Task to carry out:
How many lines of these records hold the string "smaller"? Reply with the number alone.

(Stored items)
==> build 60 <==
==> flow/design.v <==
module JAM (
input CLK,
input RST,
output reg [2:0] W,
output reg [2:0] J,
input [6:0] Cost,
output reg [3:0] MatchCount,
output reg [9:0] MinCost,
output reg Valid );
reg [2:0] n_state;
reg [2:0] c_state;
reg [2:0] max_index;
reg [2:0] max;
reg [2:0] sortlist [0:7];
reg directions [0:7];
reg sortable;
reg [2:0] list_index;
reg [9:0] cost_sum;
reg [9:0] cost_min;
parameter IDLE          = 3'd0,
          CAL_COST      = 3'd1,
          MIN_CONFIRM   = 3'd2,
          MOVE          = 3'd3,
          FIN           = 3'd4
;
always@(posedge CLK or posedge RST) begin
    if (RST) c_state <= IDLE;
    else c_state <= n_state;
end
always@(*) begin
    case(c_state)
        IDLE : n_state = CAL_COST;
        CAL_COST : n_state = (W == 3'd7) ? MIN_CONFIRM : c_state;
        MIN_CONFIRM : n_state = MOVE;
        MOVE : n_state = (sortable == 1'b0) ? FIN : CAL_COST;
        default : n_state = c_state;
    endcase
end
always @(posedge CLK or posedge RST) begin
    if(RST) list_index <= 3'd0;
    else if(n_state == CAL_COST) list_index <= list_index + 3'd1;
    else list_index <= 3'd0;
end
always @(posedge CLK or posedge RST) begin
    if(RST)begin
        sortlist[0] <= 3'd0;
        sortlist[1] <= 3'd1;
        sortlist[2] <= 3'd2;
        sortlist[3] <= 3'd3;
        sortlist[4] <= 3'd4;
        sortlist[5] <= 3'd5;
        sortlist[6] <= 3'd6;
        sortlist[7] <= 3'd7;
    end
    else if(c_state == MOVE && sortable == 1'b1)begin
        if(directions[sortlist[max_index]] == 1'b0)begin
            sortlist[max_index] <= sortlist[max_index-1];
            sortlist[max_index-1] <= sortlist[max_index];
        end
        else if(directions[sortlist[max_index]] == 1'b1)begin
            sortlist[max_index] <= sortlist[max_index+1];
            sortlist[max_index+1] <= sortlist[max_index];
        end
    end
end
always @(posedge CLK or posedge RST) begin
    if(RST)begin
        directions[0] <= 1'b0;
        directions[1] <= 1'b0;
        directions[2] <= 1'b0;
        directions[3] <= 1'b0;
        directions[4] <= 1'b0;
        directions[5] <= 1'b0;
        directions[6] <= 1'b0;
        directions[7] <= 1'b0;
    end
    else if(c_state == MOVE && sortable == 1'b1)begin
        directions[sortlist[0]] <= (sortlist[max_index] < sortlist[0]) ? ~directions[sortlist[0]] : directions[sortlist[0]];
        directions[sortlist[1]] <= (sortlist[max_index] < sortlist[1]) ? ~directions[sortlist[1]] : directions[sortlist[1]];
        directions[sortlist[2]] <= (sortlist[max_index] < sortlist[2]) ? ~directions[sortlist[2]] : directions[sortlist[2]];
        directions[sortlist[3]] <= (sortlist[max_index] < sortlist[3]) ? ~directions[sortlist[3]] : directions[sortlist[3]];
        directions[sortlist[4]] <= (sortlist[max_index] < sortlist[4]) ? ~directions[sortlist[4]] : directions[sortlist[4]];
        directions[sortlist[5]] <= (sortlist[max_index] < sortlist[5]) ? ~directions[sortlist[5]] : directions[sortlist[5]];
        directions[sortlist[6]] <= (sortlist[max_index] < sortlist[6]) ? ~directions[sortlist[6]] : directions[sortlist[6]];
        directions[sortlist[7]] <= (sortlist[max_index] < sortlist[7]) ? ~directions[sortlist[7]] : directions[sortlist[7]];
    end
end
always @(*) begin
    begin
        max_index = 3'd0;
        max = 3'd0;
        if(max < sortlist[0] && (directions[sortlist[0]] == 1'b1 && sortlist[0] > sortlist[1]))begin
            max = sortlist[0];
            max_index = 3'd0;
        end
        if(max < sortlist[1] &&((directions[sortlist[1]] == 1'b0 && sortlist[1] > sortlist[0])||(directions[sortlist[1]] == 1'b1 && sortlist[1] > sortlist[2])))begin
            max = sortlist[1];
            max_index = 3'd1;
        end
        if(max < sortlist[2] &&((directions[sortlist[2]] == 1'b0 && sortlist[2] > sortlist[1])||(directions[sortlist[2]] == 1'b1 && sortlist[2] > sortlist[3])))begin
            max = sortlist[2];
            max_index = 3'd2;
        end
        if(max < sortlist[3] &&((directions[sortlist[3]] == 1'b0 && sortlist[3] > sortlist[2])||(directions[sortlist[3]] == 1'b1 && sortlist[3] > sortlist[4])))begin
            max = sortlist[3];
            max_index = 3'd3;
        end
        if(max < sortlist[4] &&((directions[sortlist[4]] == 1'b0 && sortlist[4] > sortlist[3])||(directions[sortlist[4]] == 1'b1 && sortlist[4] > sortlist[5])))begin
            max = sortlist[4];
            max_index = 3'd4;
        end
        if(max < sortlist[5] &&((directions[sortlist[5]] == 1'b0 && sortlist[5] > sortlist[4])||(directions[sortlist[5]] == 1'b1 && sortlist[5] > sortlist[6])))begin
            max = sortlist[5];
            max_index = 3'd5;
        end
        if(max < sortlist[6] &&((directions[sortlist[6]] == 1'b0 && sortlist[6] > sortlist[5])||(directions[sortlist[6]] == 1'b1 && sortlist[6] > sortlist[7])))begin
            max = sortlist[6];
            max_index = 3'd6;
        end
        if(max < sortlist[7] &&((directions[sortlist[7]] == 1'b0 && sortlist[7] > sortlist[6])))begin
            max = sortlist[7];
            max_index = 3'd7;
        end
    end
end
always @(*) begin
    sortable = 1'b0;
    sortable = ( directions[sortlist[0]] == 1'b1 && sortlist[0] > sortlist[1]) ? 1'b1 : sortable;
    sortable = ((directions[sortlist[1]] == 1'b0 && sortlist[1] > sortlist[0])||(directions[sortlist[1]] == 1'b1 && sortlist[1] > sortlist[2])) ? 1'b1 : sortable;
    sortable = ((directions[sortlist[2]] == 1'b0 && sortlist[2] > sortlist[1])||(directions[sortlist[2]] == 1'b1 && sortlist[2] > sortlist[3])) ? 1'b1 : sortable;
    sortable = ((directions[sortlist[3]] == 1'b0 && sortlist[3] > sortlist[2])||(directions[sortlist[3]] == 1'b1 && sortlist[3] > sortlist[4])) ? 1'b1 : sortable;
    sortable = ((directions[sortlist[4]] == 1'b0 && sortlist[4] > sortlist[3])||(directions[sortlist[4]] == 1'b1 && sortlist[4] > sortlist[5])) ? 1'b1 : sortable;
    sortable = ((directions[sortlist[5]] == 1'b0 && sortlist[5] > sortlist[4])||(directions[sortlist[5]] == 1'b1 && sortlist[5] > sortlist[6])) ? 1'b1 : sortable;
    sortable = ((directions[sortlist[6]] == 1'b0 && sortlist[6] > sortlist[5])||(directions[sortlist[6]] == 1'b1 && sortlist[6] > sortlist[7])) ? 1'b1 : sortable;
    sortable = ( directions[sortlist[7]] == 1'b0 && sortlist[7] > sortlist[6]) ? 1'b1 : sortable;
end
always @(posedge CLK or posedge RST) begin
    if(RST) W <= 3'd0;
    else if(c_state == CAL_COST) W <= list_index;
end
always @(*) begin
    J = sortlist[W];
end
always @(posedge CLK or posedge RST) begin
    if(RST) cost_sum <= 10'd0;
    else if(c_state == CAL_COST) cost_sum <= cost_sum + Cost;
    else cost_sum <= 10'd0;
end
always @(posedge CLK or posedge RST) begin
    if(RST) cost_min <= 10'd1023;
    else if(c_state == MIN_CONFIRM) cost_min <= (cost_min > cost_sum) ? cost_sum : cost_min;
end
always @(posedge CLK or posedge RST) begin
    if(RST) MinCost <= 10'd0;
    else if(c_state == FIN) MinCost <= cost_min;
end
always @(posedge CLK or posedge RST) begin
    if(RST) MatchCount <= 4'd0;
    else if(c_state == MIN_CONFIRM)begin
        if(cost_min > cost_sum) MatchCount <= 4'd1;
        else if(cost_min == cost_sum) MatchCount <= MatchCount + 4'd1;
    end
end
always @(posedge CLK or posedge RST) begin
    if(RST) Valid <= 1'b0;
    else if(c_state == FIN) Valid <= 1'b1;
end
endmodule
==> flow/run.sh <==
#!/bin/bash
# the make line also repeats each setting of config.mk as NAME=value (left out here)
make -C /OpenROAD-flow-scripts/flow DESIGN_CONFIG=/design/flow/config.mk WORK_HOME=/design/flow/orfs CLKGATE_MAP_FILE= finish
==> flow/config.mk <==
export PLATFORM = sky130hd
export DESIGN_NAME = JAM
export DESIGN_NICKNAME = JAM
export VERILOG_FILES = /design/flow/design.v
export SDC_FILE = /design/flow/constraint.sdc
export NUM_CORES = 4
export LEC_CHECK = 0
export ABC_AREA = 1
export CAP_MARGIN = 20
export CORE_ASPECT_RATIO = 0.5
export CORE_MARGIN = 2
export CORE_UTILIZATION = 72
export CTS_CLUSTER_DIAMETER = 396
export CTS_CLUSTER_SIZE = 97
export SETUP_SLACK_MARGIN = 0.57
export SLEW_MARGIN = 20
export TNS_END_PERCENT = 35
==> flow/constraint.sdc <==
create_clock -name core_clock -period 7.78 [get_ports {CLK}]
set_input_delay 1.5560 -clock core_clock [delete_from_list [all_inputs] [get_ports {CLK}]]
set_output_delay 1.5560 -clock core_clock [all_outputs]
set_load 0.01 [all_outputs]
==> trial 83 (differences from build 60) <==
==> flow/config.mk (replaced) <==
export PLATFORM = sky130hd
export DESIGN_NAME = JAM
export DESIGN_NICKNAME = JAM
export VERILOG_FILES = /design/flow/design.v
export SDC_FILE = /design/flow/constraint.sdc
export NUM_CORES = 4
export LEC_CHECK = 0
export ABC_AREA = 1
export CAP_MARGIN = 20
export CELL_PAD_IN_SITES_GLOBAL_PLACEMENT = 2
export CORE_ASPECT_RATIO = 0.5
export CORE_MARGIN = 2
export CORE_UTILIZATION = 40
export CTS_CLUSTER_DIAMETER = 258
export CTS_CLUSTER_SIZE = 98
export PLACE_DENSITY = 0.85
export SLEW_MARGIN = 20
==> flow/constraint.sdc (replaced) <==
create_clock -name core_clock -period 16.0 [get_ports {CLK}]
set_input_delay 3.2000 -clock core_clock [delete_from_list [all_inputs] [get_ports {CLK}]]
set_output_delay 3.2000 -clock core_clock [all_outputs]
set_load 0.01 [all_outputs]
==> build 48 (differences from build 60) <==
==> flow/config.mk (replaced) <==
export PLATFORM = sky130hd
export DESIGN_NAME = JAM
export DESIGN_NICKNAME = JAM
export VERILOG_FILES = /design/flow/design.v
export SDC_FILE = /design/flow/constraint.sdc
export NUM_CORES = 4
export LEC_CHECK = 0
export ABC_AREA = 1
export CAP_MARGIN = 20
export CORE_MARGIN = 2
export CORE_UTILIZATION = 65
export SLEW_MARGIN = 20
==> flow/constraint.sdc (replaced) <==
create_clock -name core_clock -period 15.4 [get_ports {CLK}]
set_input_delay 3.0800 -clock core_clock [delete_from_list [all_inputs] [get_ports {CLK}]]
set_output_delay 3.0800 -clock core_clock [all_outputs]
set_load 0.01 [all_outputs]
==> comparison <==
Build 60 died in 4_1_cts (DPL-0038). Build 48 produced a clean layout. Trial 83 finished clean.
Die size, highest first: trial 83, build 48, build 60.
Of build 48 and trial 83, build 48 has the higher clock-buffer cell count (gap 1).
Against trial 83, the clock power of build 48 is smaller by about 7%.
Against build 48, the maximum frequency of trial 83 is smaller by about 3%.
Synthesized area is the same in build 60 and build 48.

Exercise result:
2